- _Work to complete_: Copy all lines in the material holding the string "after".

- _Supplied data_:
_ _ _ _
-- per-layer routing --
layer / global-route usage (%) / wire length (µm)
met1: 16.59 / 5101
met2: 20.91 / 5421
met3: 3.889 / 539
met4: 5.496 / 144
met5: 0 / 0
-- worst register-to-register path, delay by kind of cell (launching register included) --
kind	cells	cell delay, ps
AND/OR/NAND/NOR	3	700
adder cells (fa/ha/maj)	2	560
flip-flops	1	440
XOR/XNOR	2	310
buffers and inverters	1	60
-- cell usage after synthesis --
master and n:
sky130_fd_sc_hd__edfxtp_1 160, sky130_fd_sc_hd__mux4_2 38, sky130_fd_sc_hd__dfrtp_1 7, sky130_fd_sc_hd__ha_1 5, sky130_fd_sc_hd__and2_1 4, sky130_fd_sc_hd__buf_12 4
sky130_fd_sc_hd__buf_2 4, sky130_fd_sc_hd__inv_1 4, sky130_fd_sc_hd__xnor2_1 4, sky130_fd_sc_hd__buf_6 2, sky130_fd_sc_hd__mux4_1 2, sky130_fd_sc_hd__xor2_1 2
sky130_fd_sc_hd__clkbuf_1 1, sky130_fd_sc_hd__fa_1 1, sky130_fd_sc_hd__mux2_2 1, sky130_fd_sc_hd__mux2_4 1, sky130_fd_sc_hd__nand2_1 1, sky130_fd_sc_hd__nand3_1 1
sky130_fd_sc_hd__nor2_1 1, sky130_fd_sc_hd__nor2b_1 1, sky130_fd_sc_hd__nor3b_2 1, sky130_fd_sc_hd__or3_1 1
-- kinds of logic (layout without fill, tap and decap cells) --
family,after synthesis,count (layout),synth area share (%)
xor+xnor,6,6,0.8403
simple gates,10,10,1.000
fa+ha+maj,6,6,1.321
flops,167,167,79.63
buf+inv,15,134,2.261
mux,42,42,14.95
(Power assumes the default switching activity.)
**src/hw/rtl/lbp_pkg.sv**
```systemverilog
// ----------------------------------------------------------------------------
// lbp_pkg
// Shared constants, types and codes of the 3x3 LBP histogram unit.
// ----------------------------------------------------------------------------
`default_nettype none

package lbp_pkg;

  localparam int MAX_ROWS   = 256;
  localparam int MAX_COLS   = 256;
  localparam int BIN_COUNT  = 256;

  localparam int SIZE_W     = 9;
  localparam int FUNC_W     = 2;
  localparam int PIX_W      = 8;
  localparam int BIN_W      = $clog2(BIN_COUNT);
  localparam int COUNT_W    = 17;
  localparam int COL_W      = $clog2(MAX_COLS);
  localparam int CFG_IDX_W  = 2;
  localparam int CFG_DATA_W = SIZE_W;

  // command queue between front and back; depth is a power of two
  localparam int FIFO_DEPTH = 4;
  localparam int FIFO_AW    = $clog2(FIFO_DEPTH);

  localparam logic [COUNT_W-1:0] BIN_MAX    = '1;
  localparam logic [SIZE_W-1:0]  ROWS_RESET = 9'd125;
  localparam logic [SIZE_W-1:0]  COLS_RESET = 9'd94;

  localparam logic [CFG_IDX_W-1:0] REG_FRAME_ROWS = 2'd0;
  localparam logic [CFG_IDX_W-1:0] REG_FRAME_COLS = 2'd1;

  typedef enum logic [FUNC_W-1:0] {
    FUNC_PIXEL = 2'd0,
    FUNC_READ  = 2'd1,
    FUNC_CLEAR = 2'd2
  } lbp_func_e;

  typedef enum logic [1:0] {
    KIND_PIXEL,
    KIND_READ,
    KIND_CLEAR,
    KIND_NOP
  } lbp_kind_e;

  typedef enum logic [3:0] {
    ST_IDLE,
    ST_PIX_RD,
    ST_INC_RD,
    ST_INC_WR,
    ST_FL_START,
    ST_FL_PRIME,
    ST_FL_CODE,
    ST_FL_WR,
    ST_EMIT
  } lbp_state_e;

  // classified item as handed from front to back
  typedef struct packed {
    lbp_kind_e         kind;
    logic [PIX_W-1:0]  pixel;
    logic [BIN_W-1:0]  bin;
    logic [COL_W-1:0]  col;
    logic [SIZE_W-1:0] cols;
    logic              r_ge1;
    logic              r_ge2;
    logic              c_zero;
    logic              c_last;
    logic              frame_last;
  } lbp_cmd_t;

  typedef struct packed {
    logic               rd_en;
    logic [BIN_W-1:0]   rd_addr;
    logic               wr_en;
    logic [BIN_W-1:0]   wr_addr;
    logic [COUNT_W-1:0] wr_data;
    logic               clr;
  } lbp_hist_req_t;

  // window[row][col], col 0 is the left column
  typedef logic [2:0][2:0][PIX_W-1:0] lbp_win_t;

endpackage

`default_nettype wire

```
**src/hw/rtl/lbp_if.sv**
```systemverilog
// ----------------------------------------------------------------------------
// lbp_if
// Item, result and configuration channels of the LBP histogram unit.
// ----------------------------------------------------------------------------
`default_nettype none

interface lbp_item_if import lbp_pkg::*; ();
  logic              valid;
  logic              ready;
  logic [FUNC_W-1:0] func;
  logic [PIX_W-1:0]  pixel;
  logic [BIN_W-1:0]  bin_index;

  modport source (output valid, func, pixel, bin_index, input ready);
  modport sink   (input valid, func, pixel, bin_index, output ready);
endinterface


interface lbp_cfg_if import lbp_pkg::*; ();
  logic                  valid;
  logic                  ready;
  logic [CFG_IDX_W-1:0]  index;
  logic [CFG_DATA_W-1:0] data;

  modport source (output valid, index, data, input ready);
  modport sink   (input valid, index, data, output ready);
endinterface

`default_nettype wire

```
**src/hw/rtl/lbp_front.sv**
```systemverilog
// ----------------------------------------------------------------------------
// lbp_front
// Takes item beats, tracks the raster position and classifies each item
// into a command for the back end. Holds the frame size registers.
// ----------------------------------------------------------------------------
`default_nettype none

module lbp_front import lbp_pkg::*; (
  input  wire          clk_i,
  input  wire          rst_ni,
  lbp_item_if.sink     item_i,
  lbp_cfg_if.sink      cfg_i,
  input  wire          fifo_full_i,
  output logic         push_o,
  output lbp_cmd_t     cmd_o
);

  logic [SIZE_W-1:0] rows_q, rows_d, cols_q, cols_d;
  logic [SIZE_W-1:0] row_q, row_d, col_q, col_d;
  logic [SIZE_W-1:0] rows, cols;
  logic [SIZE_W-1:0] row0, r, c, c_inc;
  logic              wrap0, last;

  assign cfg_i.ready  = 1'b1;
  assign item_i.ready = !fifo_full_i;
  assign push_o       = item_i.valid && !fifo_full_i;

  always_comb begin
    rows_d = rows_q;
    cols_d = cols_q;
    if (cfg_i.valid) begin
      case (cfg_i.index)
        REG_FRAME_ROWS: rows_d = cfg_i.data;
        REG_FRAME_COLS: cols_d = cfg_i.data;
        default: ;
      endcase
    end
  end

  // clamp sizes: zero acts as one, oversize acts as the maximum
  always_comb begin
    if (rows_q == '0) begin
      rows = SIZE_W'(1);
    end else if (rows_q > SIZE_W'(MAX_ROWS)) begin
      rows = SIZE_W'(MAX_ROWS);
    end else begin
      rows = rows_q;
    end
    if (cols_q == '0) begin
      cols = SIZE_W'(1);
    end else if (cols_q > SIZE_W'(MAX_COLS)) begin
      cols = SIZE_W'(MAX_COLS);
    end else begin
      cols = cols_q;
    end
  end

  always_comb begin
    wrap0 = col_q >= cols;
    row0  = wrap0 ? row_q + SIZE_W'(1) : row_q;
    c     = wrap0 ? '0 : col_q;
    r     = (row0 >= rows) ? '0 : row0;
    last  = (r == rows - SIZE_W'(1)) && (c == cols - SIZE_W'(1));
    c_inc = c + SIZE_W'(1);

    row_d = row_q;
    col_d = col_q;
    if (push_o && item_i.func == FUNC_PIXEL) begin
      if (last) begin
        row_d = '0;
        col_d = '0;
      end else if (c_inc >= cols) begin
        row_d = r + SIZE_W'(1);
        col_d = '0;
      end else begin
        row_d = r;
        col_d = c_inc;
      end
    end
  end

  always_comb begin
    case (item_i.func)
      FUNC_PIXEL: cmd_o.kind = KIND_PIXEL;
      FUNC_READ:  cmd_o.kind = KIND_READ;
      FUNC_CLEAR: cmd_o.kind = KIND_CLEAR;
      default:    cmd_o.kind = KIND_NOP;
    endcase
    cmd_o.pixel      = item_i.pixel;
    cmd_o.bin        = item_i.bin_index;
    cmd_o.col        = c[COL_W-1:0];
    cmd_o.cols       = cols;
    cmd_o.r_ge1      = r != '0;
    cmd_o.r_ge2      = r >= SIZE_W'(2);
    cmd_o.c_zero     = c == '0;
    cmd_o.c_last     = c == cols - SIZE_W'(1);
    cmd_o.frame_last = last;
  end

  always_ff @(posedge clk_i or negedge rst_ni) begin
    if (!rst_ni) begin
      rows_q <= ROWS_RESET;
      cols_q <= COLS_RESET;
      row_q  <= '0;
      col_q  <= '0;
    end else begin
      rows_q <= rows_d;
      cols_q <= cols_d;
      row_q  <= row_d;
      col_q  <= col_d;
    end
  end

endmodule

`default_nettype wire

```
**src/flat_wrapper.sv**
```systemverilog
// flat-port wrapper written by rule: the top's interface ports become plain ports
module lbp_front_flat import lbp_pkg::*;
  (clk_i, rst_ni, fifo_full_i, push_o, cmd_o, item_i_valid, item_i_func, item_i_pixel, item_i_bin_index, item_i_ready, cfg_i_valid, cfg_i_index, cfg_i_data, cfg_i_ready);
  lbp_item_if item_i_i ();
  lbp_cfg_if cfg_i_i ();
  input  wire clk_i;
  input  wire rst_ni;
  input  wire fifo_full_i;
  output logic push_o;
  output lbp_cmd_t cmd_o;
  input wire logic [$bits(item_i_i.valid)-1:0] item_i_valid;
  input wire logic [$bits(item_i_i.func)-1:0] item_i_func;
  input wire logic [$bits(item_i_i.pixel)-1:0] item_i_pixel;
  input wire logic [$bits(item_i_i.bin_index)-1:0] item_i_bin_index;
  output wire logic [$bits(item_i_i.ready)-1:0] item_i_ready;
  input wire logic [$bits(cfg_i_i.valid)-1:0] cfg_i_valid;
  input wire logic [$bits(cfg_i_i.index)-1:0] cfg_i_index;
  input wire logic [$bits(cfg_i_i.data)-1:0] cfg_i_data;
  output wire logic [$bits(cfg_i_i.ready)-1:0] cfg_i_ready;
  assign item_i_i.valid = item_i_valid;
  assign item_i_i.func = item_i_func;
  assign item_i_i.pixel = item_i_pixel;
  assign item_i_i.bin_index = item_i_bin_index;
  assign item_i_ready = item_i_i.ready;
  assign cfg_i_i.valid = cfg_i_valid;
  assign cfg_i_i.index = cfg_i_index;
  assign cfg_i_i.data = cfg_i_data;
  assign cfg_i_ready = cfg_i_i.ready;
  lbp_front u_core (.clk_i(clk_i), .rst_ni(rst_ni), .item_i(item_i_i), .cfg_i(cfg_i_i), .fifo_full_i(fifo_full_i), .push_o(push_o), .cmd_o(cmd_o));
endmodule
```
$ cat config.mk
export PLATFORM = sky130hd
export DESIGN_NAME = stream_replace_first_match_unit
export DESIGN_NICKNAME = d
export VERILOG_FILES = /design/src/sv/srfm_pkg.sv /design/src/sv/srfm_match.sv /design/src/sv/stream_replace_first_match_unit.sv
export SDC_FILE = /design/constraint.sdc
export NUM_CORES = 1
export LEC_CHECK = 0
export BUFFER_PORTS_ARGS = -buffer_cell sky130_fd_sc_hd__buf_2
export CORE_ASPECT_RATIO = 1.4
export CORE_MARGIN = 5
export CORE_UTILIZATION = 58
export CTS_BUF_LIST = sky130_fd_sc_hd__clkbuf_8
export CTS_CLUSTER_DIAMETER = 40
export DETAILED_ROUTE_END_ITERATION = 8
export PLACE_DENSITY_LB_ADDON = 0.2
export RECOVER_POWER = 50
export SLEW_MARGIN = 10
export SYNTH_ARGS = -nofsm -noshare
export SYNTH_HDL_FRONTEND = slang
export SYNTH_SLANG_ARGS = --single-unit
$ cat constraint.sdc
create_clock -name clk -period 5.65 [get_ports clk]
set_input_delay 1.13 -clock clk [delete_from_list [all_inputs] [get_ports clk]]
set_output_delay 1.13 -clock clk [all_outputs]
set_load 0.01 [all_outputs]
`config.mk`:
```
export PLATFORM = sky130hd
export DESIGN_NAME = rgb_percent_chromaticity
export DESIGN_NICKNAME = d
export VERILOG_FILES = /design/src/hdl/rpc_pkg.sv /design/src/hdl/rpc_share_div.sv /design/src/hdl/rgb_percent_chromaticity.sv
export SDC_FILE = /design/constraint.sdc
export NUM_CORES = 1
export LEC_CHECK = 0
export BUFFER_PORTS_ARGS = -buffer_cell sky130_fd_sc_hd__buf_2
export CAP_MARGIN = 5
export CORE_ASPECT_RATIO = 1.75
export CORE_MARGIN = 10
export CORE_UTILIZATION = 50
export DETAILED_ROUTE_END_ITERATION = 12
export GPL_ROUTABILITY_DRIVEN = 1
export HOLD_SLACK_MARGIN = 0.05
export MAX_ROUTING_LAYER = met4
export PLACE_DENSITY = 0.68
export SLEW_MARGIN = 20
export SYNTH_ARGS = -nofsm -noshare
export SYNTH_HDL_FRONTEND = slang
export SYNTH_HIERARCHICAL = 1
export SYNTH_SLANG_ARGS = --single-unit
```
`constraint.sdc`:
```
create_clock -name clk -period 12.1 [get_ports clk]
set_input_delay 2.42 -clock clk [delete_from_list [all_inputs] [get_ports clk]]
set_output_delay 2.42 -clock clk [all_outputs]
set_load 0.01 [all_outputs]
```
_ _ _ _
- _Exercise answer_:
-- cell usage after synthesis --
family,after synthesis,count (layout),synth area share (%)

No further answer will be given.